Moving Fluoroscopy

To overcome the limitations of marker-based kinematic measurements, which are affected by soft tissue artefacts (Taylor et al., 2005Taylor et al., 2010), tracking fluoroscopic techniques for dynamically imaging internal skeletal structures and metallic implant components have been developed (Foresti, 2009; Zihlmann et al., 2006a; Zihlmann et al., 2006b). The video-fluoroscope c-arm unit was mounted on an automated trolley (maximum acceleration horizontal 9ms-2, maximum velocity horizontal 5ms-1) that allows dynamic tracking of the joint in question. The additional ability of the C-arm to track the joint at up to 1.33ms-1 vertically (maximum vertical acceleration 4ms-2), thus enabling the joint to be tracked throughout several gait cycles of free level and downhill walking as well as stair descent (List et al., 2017b).
The video fluoroscopic image capture was performed using a modified BV Pulsera videofluoroscopy system (Philips Medical Systems, Switzerland) with a field of view of 30.5cm, pulsed image acquisition rate of 25Hz, 8ms radiation time, 1ms shutter time of the CCD-sensor and an image resolution of 1000 x 1000 pixels with a grayscale resolution of 12 bits (Foresti, 2009; List et al., 2012a; List et al., 2012b; Zihlmann et al., 2006a; Zihlmann et al., 2006b).


Image distortion of the videofluoroscopic images was eliminated by a local correction algorithm (Foresti, 2009: List et al., 2012a; List et al., 2012b) using a reference grid containing approximately 1300 beads. Since the position of the beads relative to one another was known, the projection of the reference grid was restored by means of a polynomial approximation. The projection parameters of the videofluoroscopic system (focal distance and location of the principle point in the image plane) were determined using a least-squares optimization, which was based on five images of a calibration tube (300mm long with two Plexiglas® plates). At well defined positions (accuracy: ±0.03mm), each plate was filled with either 12 or 13 metal pellets, providing a total of 25 correspondence points.
Once the projection parameters of the fluoroscope were determined, its orientation and location relative to the video-photogrammetric system were determined (Foresti, 2009; List et al., 2017b).
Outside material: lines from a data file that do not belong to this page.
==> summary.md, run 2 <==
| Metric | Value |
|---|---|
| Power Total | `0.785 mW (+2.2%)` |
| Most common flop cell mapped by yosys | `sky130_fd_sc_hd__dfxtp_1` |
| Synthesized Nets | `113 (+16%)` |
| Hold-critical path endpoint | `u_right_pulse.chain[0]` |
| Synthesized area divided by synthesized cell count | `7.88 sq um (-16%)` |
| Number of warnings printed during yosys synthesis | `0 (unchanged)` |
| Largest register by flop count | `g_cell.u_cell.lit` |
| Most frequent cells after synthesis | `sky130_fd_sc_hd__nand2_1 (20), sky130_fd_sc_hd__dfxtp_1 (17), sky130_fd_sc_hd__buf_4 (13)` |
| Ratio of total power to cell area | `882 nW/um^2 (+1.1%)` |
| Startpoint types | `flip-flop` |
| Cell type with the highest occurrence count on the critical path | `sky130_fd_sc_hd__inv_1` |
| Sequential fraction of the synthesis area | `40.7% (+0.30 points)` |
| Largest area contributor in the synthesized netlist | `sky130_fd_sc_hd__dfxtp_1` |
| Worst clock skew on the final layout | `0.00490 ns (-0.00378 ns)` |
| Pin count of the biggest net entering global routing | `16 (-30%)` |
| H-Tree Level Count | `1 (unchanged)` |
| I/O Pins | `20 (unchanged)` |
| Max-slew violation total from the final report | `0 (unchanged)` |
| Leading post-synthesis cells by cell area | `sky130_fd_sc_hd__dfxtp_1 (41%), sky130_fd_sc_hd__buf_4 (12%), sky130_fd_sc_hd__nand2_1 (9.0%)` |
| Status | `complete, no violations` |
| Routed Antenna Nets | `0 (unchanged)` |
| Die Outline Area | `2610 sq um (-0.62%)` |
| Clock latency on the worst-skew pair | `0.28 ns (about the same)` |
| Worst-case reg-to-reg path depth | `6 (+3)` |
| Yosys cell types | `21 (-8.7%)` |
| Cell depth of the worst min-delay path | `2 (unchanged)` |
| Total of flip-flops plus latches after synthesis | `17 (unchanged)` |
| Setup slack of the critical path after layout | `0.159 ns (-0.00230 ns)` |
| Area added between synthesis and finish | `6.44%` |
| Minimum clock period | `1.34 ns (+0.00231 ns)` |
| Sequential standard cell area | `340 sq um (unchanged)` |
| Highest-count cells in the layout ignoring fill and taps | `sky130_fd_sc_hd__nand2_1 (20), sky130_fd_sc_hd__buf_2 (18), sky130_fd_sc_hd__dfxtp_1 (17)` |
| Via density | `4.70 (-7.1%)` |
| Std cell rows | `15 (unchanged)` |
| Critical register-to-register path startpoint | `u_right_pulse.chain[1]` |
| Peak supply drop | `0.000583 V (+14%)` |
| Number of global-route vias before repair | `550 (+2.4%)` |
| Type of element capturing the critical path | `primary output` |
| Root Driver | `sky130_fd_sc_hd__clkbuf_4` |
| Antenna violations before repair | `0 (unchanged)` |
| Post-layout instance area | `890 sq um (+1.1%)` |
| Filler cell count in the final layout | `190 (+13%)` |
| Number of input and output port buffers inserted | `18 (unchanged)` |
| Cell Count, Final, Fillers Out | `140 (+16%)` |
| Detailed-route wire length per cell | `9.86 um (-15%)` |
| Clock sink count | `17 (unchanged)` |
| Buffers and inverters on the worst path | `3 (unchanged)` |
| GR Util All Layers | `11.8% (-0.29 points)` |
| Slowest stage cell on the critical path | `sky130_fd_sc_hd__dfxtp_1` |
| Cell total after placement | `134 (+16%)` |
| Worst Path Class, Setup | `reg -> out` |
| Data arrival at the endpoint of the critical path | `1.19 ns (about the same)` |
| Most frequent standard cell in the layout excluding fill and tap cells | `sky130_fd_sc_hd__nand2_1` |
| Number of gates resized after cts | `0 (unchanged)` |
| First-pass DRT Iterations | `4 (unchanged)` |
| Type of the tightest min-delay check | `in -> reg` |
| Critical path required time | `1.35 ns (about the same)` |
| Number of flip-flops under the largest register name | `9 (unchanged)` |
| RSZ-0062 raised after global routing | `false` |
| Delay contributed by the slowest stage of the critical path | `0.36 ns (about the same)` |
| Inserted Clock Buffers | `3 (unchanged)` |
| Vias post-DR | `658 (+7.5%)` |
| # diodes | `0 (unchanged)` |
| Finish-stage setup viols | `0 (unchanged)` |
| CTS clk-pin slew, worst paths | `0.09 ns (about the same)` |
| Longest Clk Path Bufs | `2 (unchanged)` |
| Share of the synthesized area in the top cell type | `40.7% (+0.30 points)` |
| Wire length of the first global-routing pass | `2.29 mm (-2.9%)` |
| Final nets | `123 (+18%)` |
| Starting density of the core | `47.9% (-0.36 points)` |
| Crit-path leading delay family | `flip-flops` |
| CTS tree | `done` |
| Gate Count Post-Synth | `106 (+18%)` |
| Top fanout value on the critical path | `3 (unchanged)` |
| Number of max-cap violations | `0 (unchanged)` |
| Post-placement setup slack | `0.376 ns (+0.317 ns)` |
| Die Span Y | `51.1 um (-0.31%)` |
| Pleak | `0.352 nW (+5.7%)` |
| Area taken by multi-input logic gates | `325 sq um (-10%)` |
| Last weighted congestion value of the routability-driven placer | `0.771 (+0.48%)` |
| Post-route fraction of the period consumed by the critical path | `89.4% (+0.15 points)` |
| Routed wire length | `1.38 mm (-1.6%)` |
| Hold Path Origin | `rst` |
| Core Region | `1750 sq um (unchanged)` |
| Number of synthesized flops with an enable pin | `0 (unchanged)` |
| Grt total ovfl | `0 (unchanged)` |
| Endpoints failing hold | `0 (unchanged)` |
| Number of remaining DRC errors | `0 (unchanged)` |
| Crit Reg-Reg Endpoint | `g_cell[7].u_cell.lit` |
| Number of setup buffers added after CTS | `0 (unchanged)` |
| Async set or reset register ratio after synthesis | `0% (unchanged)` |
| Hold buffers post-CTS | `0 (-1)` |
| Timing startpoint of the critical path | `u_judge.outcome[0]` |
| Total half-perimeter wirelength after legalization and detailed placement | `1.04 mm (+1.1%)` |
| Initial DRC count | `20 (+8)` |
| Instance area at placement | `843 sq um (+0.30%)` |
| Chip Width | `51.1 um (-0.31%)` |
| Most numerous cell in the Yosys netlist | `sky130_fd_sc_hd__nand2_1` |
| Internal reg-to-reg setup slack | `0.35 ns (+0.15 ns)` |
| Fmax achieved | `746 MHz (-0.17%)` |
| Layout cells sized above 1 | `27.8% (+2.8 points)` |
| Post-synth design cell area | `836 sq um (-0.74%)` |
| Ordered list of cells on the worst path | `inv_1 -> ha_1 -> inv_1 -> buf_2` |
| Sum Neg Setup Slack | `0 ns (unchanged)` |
Here, the grid used for the image distortion correction was also equipped with six reflective markers screwed at predefined positions. The grid was rotated and displaced into multiple poses, with radiographs of the grid’s beads and simultaneous assessment of the marker positions allowing the relationship between their local coordinate systems to be determined. In order to determine the projection matrix, a least squares optimization was used to find the orientation and position of the fluoroscopy system relative to the origin of the video-photogrammetric set-up. Optical markers were additionally fixed to the C-arm of the moving fluoroscope to allow the position of the moving fluoroscope to be continually determined and referenced to the global lab coordinate system.
2D/3D registration of the 2D fluoroscopic images was performed by fitting CAD models of the implant components. The registration algorithm was based on the approach developed by Burckhardt et al., 2005, in which the pose of the 3D implant CAD models was determined through fitting a synthetic image of the CAD model to the fluoroscopic image by minimizing the difference in gradient magnitudes as well as pixel gray values within the region of interest defined by a slightly enlarged outline contour, to create the optimal matching scenario for each time point. Registration errors, assessed for a similar TKA, were <1 degree for all rotations, <1mm for in-plane and <3mm for out-of-plane translations (Foresti, 2009). The output is the 3D pose of the tibial and femoral components relative to the lab or image intensifier coordinate systems according to Grood and Suntay (1983).